Confirmant cette idée, l’anthropologue Glenn H. Shepard Jr. affirme que, d’après ce qu’il a observé en Amazonie péruvienne, « une dose plus importante d’infusion de Brugmansia induisant une vision peut être administrée par voie orale en dernier recours pour traiter les personnes souffrant de maladies incurables, de sorcellerie ou d’accidents graves. Cette préparation est considérée comme la plus intoxicante (kepigari) et la plus forte de toutes les médecines… Le Brugmansia est la chirurgie à cœur ouvert des Matsigenka – un ultime recours à la plus haute autorité médicale, réservé uniquement aux cas les plus drastiques ».

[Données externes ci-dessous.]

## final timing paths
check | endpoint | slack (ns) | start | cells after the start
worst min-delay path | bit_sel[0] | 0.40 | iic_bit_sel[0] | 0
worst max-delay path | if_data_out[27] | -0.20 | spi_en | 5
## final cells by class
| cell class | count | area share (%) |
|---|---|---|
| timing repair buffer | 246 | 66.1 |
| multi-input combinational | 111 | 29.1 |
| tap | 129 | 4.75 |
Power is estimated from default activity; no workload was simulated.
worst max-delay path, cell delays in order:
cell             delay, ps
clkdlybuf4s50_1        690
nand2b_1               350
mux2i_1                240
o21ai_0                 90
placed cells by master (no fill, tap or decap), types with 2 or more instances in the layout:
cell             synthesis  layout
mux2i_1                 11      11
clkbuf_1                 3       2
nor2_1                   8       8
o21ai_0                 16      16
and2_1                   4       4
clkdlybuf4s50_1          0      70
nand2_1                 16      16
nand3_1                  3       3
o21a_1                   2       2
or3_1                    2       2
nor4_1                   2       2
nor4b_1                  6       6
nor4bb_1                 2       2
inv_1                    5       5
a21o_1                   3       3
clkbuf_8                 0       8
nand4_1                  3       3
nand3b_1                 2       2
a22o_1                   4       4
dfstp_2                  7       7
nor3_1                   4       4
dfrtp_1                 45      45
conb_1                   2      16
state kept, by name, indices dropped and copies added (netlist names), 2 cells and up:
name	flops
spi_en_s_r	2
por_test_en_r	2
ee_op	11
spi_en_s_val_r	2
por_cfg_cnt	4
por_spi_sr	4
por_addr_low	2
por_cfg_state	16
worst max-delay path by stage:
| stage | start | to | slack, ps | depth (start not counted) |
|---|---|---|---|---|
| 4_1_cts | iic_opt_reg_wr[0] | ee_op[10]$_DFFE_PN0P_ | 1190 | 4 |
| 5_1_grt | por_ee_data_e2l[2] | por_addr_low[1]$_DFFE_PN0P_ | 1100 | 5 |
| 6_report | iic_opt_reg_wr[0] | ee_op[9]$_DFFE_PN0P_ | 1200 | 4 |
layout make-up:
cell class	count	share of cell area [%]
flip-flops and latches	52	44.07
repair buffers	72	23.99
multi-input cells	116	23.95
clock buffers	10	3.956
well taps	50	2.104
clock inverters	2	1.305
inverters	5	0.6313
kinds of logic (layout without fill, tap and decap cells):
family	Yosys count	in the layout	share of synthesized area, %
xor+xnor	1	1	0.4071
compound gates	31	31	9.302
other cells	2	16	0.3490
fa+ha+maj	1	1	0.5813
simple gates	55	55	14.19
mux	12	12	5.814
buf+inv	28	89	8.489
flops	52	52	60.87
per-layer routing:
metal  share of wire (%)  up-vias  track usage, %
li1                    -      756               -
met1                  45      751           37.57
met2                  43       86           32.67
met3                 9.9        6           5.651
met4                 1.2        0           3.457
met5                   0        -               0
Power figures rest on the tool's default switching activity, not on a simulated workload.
`timescale 1ns/1ps
module testbench;
	reg clock_50M;
	reg rst_n;
	reg set;
	reg [9:0] KEY;
	reg Add;
	reg Sub;
	reg Mul;
	reg Div;
	wire [7:0] lcd_data;
	wire [4:0] led;
	initial begin
		clock_50M=1;
		Add=0;
		Sub=0;
		Mul=0;
		Div=0;
		rst_n=1;
		#1000
		rst_n=0;
		#1000
		rst_n=1;
		#1000 
		set=1;
		#1000;
		set=0;
		#1000
		KEY=10'b0000000001;
		#1000
		set=1;
		#500;
		set=0;
		KEY=10'b0000000000;
		#1000;
		Add=1;
		#1000;
		set=1;
		#500
		set=0;
		Add=0;
		#1000;
		KEY=10'b0000100000;
		#1000
		set=1;
		#500
		set=0;
		KEY=10'b0000000000;
		#1000
		set=1;
		#500
		set=0;
	end 
	always #10 clock_50M=~clock_50M;
	textlcd_2 textlcd_2(.rst_n      (rst_n ),
					.clk        (clock_50M),
					.set		(set),
					.KEY        (KEY),
					.Add        (Add),
					.Sub        (Sub),
					.Mul        (Mul),
					.Div        (Div),
					.lcd_rs     (lcd_rs),
					.lcd_rw     (lcd_rw),
					.lcd_en     (lcd_en),
					.lcd_p      (lcd_p),
					.lcd_n      (lcd_n),
					.lcd_data   (lcd_data),
					.led        (led));
endmodule
===== ./config.mk =====
export PLATFORM = sky130hd
export DESIGN_NAME = Cache_CT
export DESIGN_NICKNAME = Cache_CT
export VERILOG_FILES = /design/flow/design.v
export SDC_FILE = /design/flow/constraint.sdc
export NUM_CORES = 4
export LEC_CHECK = 1
export CORE_AREA = 10 10 73 73
export DIE_AREA = 0 0 83 83
export SYNTH_MEMORY_MAX_BITS = 65536

===== ./constraint.sdc =====
current_design Cache_CT

set clk_period 1.0
set clk_io_pct 0.2

create_clock -name clk0 -period $clk_period [get_ports {clk}]

set non_clock_inputs [all_inputs -no_clocks]
set_input_delay [expr $clk_period * $clk_io_pct] -clock clk0 $non_clock_inputs
set_output_delay [expr $clk_period * $clk_io_pct] -clock clk0 [all_outputs]

===== ./design.v =====
module Cache_CT (
    input clk, rst,
    input rd_en, wr_en,
    input [31:0] addr,
    input [31:0] wr_data,
    input sram_rdy,
    input [63:0] sram_rd_data,
    output [31:0] rd_data,
    output rdy,
    output sram_wr_en, sram_rd_en
);
    reg [31:0] w0_first [0:63], w0_second [0:63], w1_first  [0:63], w1_second [0:63];
    reg [9:0] w0_tag [0:63], w1_tag [0:63];
    reg [63:0] w0_valid, w1_valid, index_lru;
    wire [2:0] offset;
    wire [5:0] index;
    wire [9:0] tag, tag_w0, tag_w1;
    wire [31:0] data_w0, data_w1, data, rd_data_q;
    assign offset = addr[2:0];
    assign index = addr[8:3];
    assign tag = addr[18:9];
    wire valid_w0, valid_w1, hit, hit_w0, hit_w1;
    always @(posedge clk) begin
        if (hit_w0 && wr_en) begin
            index_lru[index] = 1'b1;
            w0_valid[index] = 1'b0;
        end
        else if (hit_w1 && wr_en) begin
            index_lru[index] = 1'b0;
            w1_valid[index] = 1'b0;
        end
    end
    always @(posedge clk or posedge rst) begin
        if (rst) begin
            w1_valid = 64'd0;
            index_lru = 64'd0;
            w0_valid = 64'd0;
        end
    end
    always @(posedge clk) begin
        if (hit && rd_en) begin
            index_lru[index] = hit_w1;
        end
        else if (rd_en) begin
            if (sram_rdy) begin
                if (index_lru[index] == 1'b0) begin
                    index_lru[index] = 1'b1;
                    {w1_second[index], w1_first[index]} = sram_rd_data;
                    w1_tag[index] = tag;
                    w1_valid[index] = 1'b1;
                end
                else begin
                    {w0_second[index], w0_first[index]} = sram_rd_data;
                    w0_valid[index] = 1'b1;
                    index_lru[index] = 1'b0;
                    w0_tag[index] = tag;
                end
            end
        end
    end
    assign tag_w0 = w0_tag[index];
    assign tag_w1 = w1_tag[index];
    assign data_w0 = (offset[2] == 1'b0) ? w0_first[index] : w0_second[index];
    assign data_w1 = (offset[2] == 1'b0) ? w1_first[index] : w1_second[index];
    assign valid_w0 = w0_valid[index];
    assign valid_w1 = w1_valid[index];
    assign hit = hit_w0 | hit_w1;
    assign hit_w0 = (tag_w0 == tag && valid_w0 == 1'b1);
    assign hit_w1 = (tag_w1 == tag && valid_w1 == 1'b1);
    assign rd_data_q = hit ? data :
                       sram_rdy ? (offset[2] == 1'b0 ? sram_rd_data[31:0] : sram_rd_data[63:32]) : 32'bz;
    assign data = hit_w0 ? data_w0 :
                  hit_w1 ? data_w1 : 32'dz;
    assign sram_rd_en = ~hit & rd_en;
    assign sram_wr_en = wr_en;
    assign rd_data = rd_en ? rd_data_q : 32'bz;
    assign rdy = sram_rdy;
endmodule

===== ./run.sh =====
#!/bin/bash
# OpenROAD 26Q1-2900-gdf79404cd8, Yosys 0.63+post, stock flow scripts
make -C /OpenROAD-flow-scripts/flow DESIGN_CONFIG=/design/flow/config.mk WORK_HOME=/design/flow/orfs finish

==> results.tsv <==
stage	metric	value	unit
detailed_routing	via_per_inst	3.72	
power_and_ir_drop	p_comb_share	100.0	%
timing	setup_violations	32	
timing	rsz0062_at_grt	true	
status	outcome	finished, violations left	
yosys	ys_cells	39	
placed_design	place_area	1540	um^2
floorplanning	core	3740	um^2
final_layout	areaGrowthSynthToFinish	172	%
yosys	synthesis.area	567	um^2
power_and_ir_drop	netSwitchingPower	0.140	mW
timing	finalWorstSetupSlack	-0.0910	ns
worst_setup_path	worstPathCellList	buf_12 -> buf_16 -> mux2_4 -> buf_2	
power_and_ir_drop	ir_drop	0.158	mV
yosys	ys_seq_share	0	%
worst_setup_path	crit_path_end_kind	output port	
final_layout	stdcell_area	1540	um^2
yosys	synth_area_per_cell	14.5	um^2
detailed_routing	wl_per_cell	16.5	um
placed_design	routabilityCongestion	0.847	
final_layout	clkbuf_count	0	
power_and_ir_drop	power_density	392	nW/um^2
timing	fmax	0.917	GHz
final_layout	utilization	41.2	%
clocking	post_cts_buffers	0	
grt	grt_max_degree	7	
detailed_routing	drt-initial-drc-count	2	
yosys	yosys_area	567	um^2
power_and_ir_drop	internal_power	0.466	mW
worst_setup_path	start_kind	primary input	
grt	grt.overflow.total	0	
worst_setup_path	cp_slowest_cell	mux2_4	
grt	grtUsageTotal	7.83	%
floorplanning	rows	22	
floorplanning	fp.dieW	83	um
timing	tns	-2.45	ns
detailed_routing	antenna_cells	0	
power_and_ir_drop	power_frac_seq	0	%
detailed_routing	drc_errors	0	
timing	drv_slew	0	
timing	hold_violations	0	
grt	antenna_found_initial	0	
detailed_routing	firstDrtPassIters	2	
worst_hold_path	hp-class	primary input to output port	
detailed_routing	dr_total_vias	681	
timing	whs	0.400	ns
final_layout	regArea	0	um^2
floorplanning	fp-utilization	15.1	%
grt	grt_first_pass_wirelength	4.56	mm
worst_setup_path	required	0.80	ns
timing	tightest_slew	0.0723	ns
final_layout	final_layout_size_suffix_gt1_share	52.6	%
power_and_ir_drop	power_leakage	0.842	nW
worst_setup_path	worst-endpoint-arrival	0.89	ns
floorplanning	ios	168	
power_and_ir_drop	switching_share	23.0	%
worst_setup_path	criticalPathCategory	primary input to output port	
worst_setup_path	worstPathMaxFanout	6	
timing	slew_headroom	95.2	%
grt	grt_pass1_vias	770	
yosys	ys_types	5	
worst_setup_path	path_buffers	3	
yosys	syn-instance-count	39	
floorplanning	die_y	83	um
status	violations	setup timing	
job	drv_cap	0	
detailed_routing	ant_nets	0	
worst_setup_path	cpLargestDelayFamily	buffers and inverters	
timing	fin_crit_sh	109	%
detailed_routing	wirelength	3.01	mm
final_layout	flops	0	
yosys	ys_warn_count	580	
placed_design	dp_hpwl	2.60	mm
worst_setup_path	slowest_delay	0.29	ns
job	warnings	94	
floorplanning	chipArea	6890	um^2
timing	post-route-min-period	1.09	ns
placed_design	port_buffers	97	
power_and_ir_drop	p_clk_share	0	%
-- per-stage QoR --
step | instances | power [mW] | setup WS, ns
after floorplan | 39 | 0.213 | 0.0669
after global placement | 179 | 0.660 | -0.504
after detailed placement | 179 | 0.663 | -0.507
after CTS | 183 | 0.623 | -0.0904
after global routing | 183 | 0.652 | -0.103
final | 183 | 0.606 | -0.0910
-- layer usage --
metal	wire length, um	up-vias	global-route usage [%]
met5	0	-	0
met4	0	0	0
met3	379	0	3.94
met2	1480	57	13.8
met1	1160	287	8.70
li1	-	337	-
-- power groups by stage --
stage | sequential [mW] | clock, mW | combinational (mW)
5_1_grt | 0 | 0 | 0.652
4_1_cts | 0 | 0 | 0.623
6_report | 0 | 0 | 0.606
-- synth_stat cells --
cell type,n,area [um^2]
buf_12,3,60.1
buf_6,1,11.3
mux2_4,30,450
buf_4,3,22.5
mux2_2,2,22.5
-- what timing repair did --
action,4_1_cts,5_1_grt
cloned,4,0
gates resized,188,0
setup endpoints to repair,32,32
hold buffers,0,0
-- logic make-up after synthesis --
| group | Yosys count | share of synthesized area (%) |
|---|---|---|
| multiplexers | 32 | 83.4 |
| buffers and inverters | 7 | 16.6 |
-- layout make-up --
cell class,instances,area (um^2)
fillers,401,2200
well taps,48,60.1
multi-input cells,32,480
repair buffers,103,1000
-- placed cells by master, fill, tap and decap left out --
cell type      Yosys  final
buf_16             0      4
mux2_4            30     32
dlygate4sd2_1      0     64
buf_12             3      3
buf_2              0     14
buf_6              1     18
-- path summary, 6_finish.rpt --
path / from / endpoint / cells past startpoint
worst max-delay path: addr[2] / rd_data[29] / 4
worst min-delay path: sram_rdy / rdy / 0
Power and IR drop assume default switching activity.
## flow/design.v

```verilog
module Sram_CT(
    input clk, rst,
    input wr_en, rd_en,
    input[31:0] address,
    input [31:0] writeData,
    output[31:0] readData,
    output reg ready,
    inout [15:0]SRAM_DQ,
    output [17:0]SRAM_ADDR,
    output reg SRAM_UB_N,
    output reg SRAM_LB_N,
    output reg SRAM_WE_N,
    output reg SRAM_CE_N,
    output reg SRAM_OE_N
  );
  reg [2:0] ps, ns;
  reg [17:0]addr;
  reg [15:0]W_D_O_16;
  reg [31:0]R_D_32;
  parameter [2 : 0] IDLE = 3'b0;
  parameter [2 : 0] WRITE_1 = 3'b001;
  parameter [2 : 0] WRITE_2 = 3'b010;
  parameter [2 : 0] WRITE_END = 3'b101;
  parameter [2 : 0] READ_1 = 3'b001;
  parameter [2 : 0] READ_2 = 3'b010;
  parameter [2 : 0] READ_3 = 3'b011;
  parameter [2 : 0] READ_END = 3'b101;
  assign SRAM_DQ = (SRAM_WE_N == 0) ? W_D_O_16 : 16'bzzzzzzzzzzzzzzzz;
  assign SRAM_ADDR = addr;
  assign readData = R_D_32;
  always@(posedge clk,posedge rst)
  begin
    if(rst)
      ps <= IDLE;
    else
      ps <= ns;
  end
  always@(ps,wr_en,rd_en)
  begin
    if(ps == WRITE_END || ps == READ_END)
      ns = IDLE;
    else if(wr_en|rd_en)
      ns = ps + 1;
    else
      ns = IDLE;
  end
  always@(ps,wr_en,rd_en,writeData)
  begin
    {SRAM_WE_N, SRAM_UB_N, SRAM_LB_N, SRAM_CE_N, SRAM_OE_N, ready} = 6'b100000;
    if(wr_en)
    case(ps)
      IDLE:
      begin
        ready=~(wr_en|rd_en);
      end
      WRITE_1:
      begin
        W_D_O_16 = writeData[15:0];
        addr = (address[17:0] - 32'd1024) >> 1;
        SRAM_WE_N = 1'b0;
      end
      WRITE_2:
      begin
        W_D_O_16 = writeData[31:16];
        addr = ((address[17:0] - 32'd1024) >> 1) + 1;
        SRAM_WE_N = 1'b0;
      end
      WRITE_END:
      begin
        ready=1'b1;
      end
    endcase
    else if(rd_en)
    case(ps)
      IDLE:
      begin
        ready=~(wr_en|rd_en);
      end
      READ_1:
      begin
        addr = (address[17:0] - 32'd1024) >> 1;
      end
      READ_2:
      begin
        R_D_32[15:0] = SRAM_DQ;
        addr = ((address[17:0] - 32'd1024) >> 1) + 1;
      end
      READ_3:
      begin
        R_D_32[31:16] = SRAM_DQ;
      end
      READ_END:
      begin
        ready = 1'b1;
      end
    endcase
    else
    case(ps)
      IDLE:
      begin
        ready = 1'b1;
      end
    endcase
  end
endmodule
```
==> flow/run.sh <==
#!/bin/bash
# OpenROAD 26Q1-2900-gdf79404cd8, Yosys 0.63+post, stock flow scripts
make -C /OpenROAD-flow-scripts/flow DESIGN_CONFIG=/design/flow/config.mk WORK_HOME=/design/flow/orfs finish
==> flow/config.mk <==
export PLATFORM = sky130hd
export DESIGN_NAME = Register_File
export DESIGN_NICKNAME = Register_File
export VERILOG_FILES = /design/flow/design.v
export SDC_FILE = /design/flow/constraint.sdc
export NUM_CORES = 4
export LEC_CHECK = 1
export CORE_UTILIZATION = 30
==> flow/constraint.sdc <==
current_design Register_File

set clk_period 8.4
set clk_io_pct 0.2

create_clock -name clk0 -period $clk_period [get_ports {clk}]

set non_clock_inputs [all_inputs -no_clocks]
set_input_delay [expr $clk_period * $clk_io_pct] -clock clk0 $non_clock_inputs
set_output_delay [expr $clk_period * $clk_io_pct] -clock clk0 [all_outputs]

Dans un article publié par Arteaga de García dans la revue spécialisée Revista Colombiana de Ciencias Químico-Farmaceúticas sur les Brugmansias en tant qu’espèce prometteuse pour la production d’alcaloïdes tropaniques, en particulier la scopolamine et l’atropine, qui sont utilisés dans les médicaments anticholinergiques pour traiter le trouble pulmonaire obstructif chronique et la vessie hyperactive, ainsi que pour atténuer les nausées associées au mal des transports et aux traitements de chimiothérapie, les feuilles et les fleurs de Brugmansia sanguinea ( ) se sont révélées présenter des concentrations particulièrement élevées de ces composés. Les recherches actuellement menées au Brésil sous la direction de Sandro Pinheiro da Costa adoptent une perspective globale sur les utilisations thérapeutiques de Brugmansia suaveolens, citant par pays les préparations réalisées avec les différentes parties de la plante pour traiter l’asthme et les problèmes bronchiques, les troubles gastriques, les infections, les plaies, les ulcères, les douleurs rhumatismales et les infections vaginales. Une section est également consacrée à la toxicité des Brugmansias sous forme d’hallucinations, d’hystérie et d’autres symptômes anticholinergiques. Vous trouverez également une brève analyse des huiles essentielles contenues dans les fleurs de Brugmansia suaveolens, qui varient au fur et à mesure que les fleurs mûrissent et changent de couleur, passant du jaune au blanc puis au rose sur une période de 24 heures.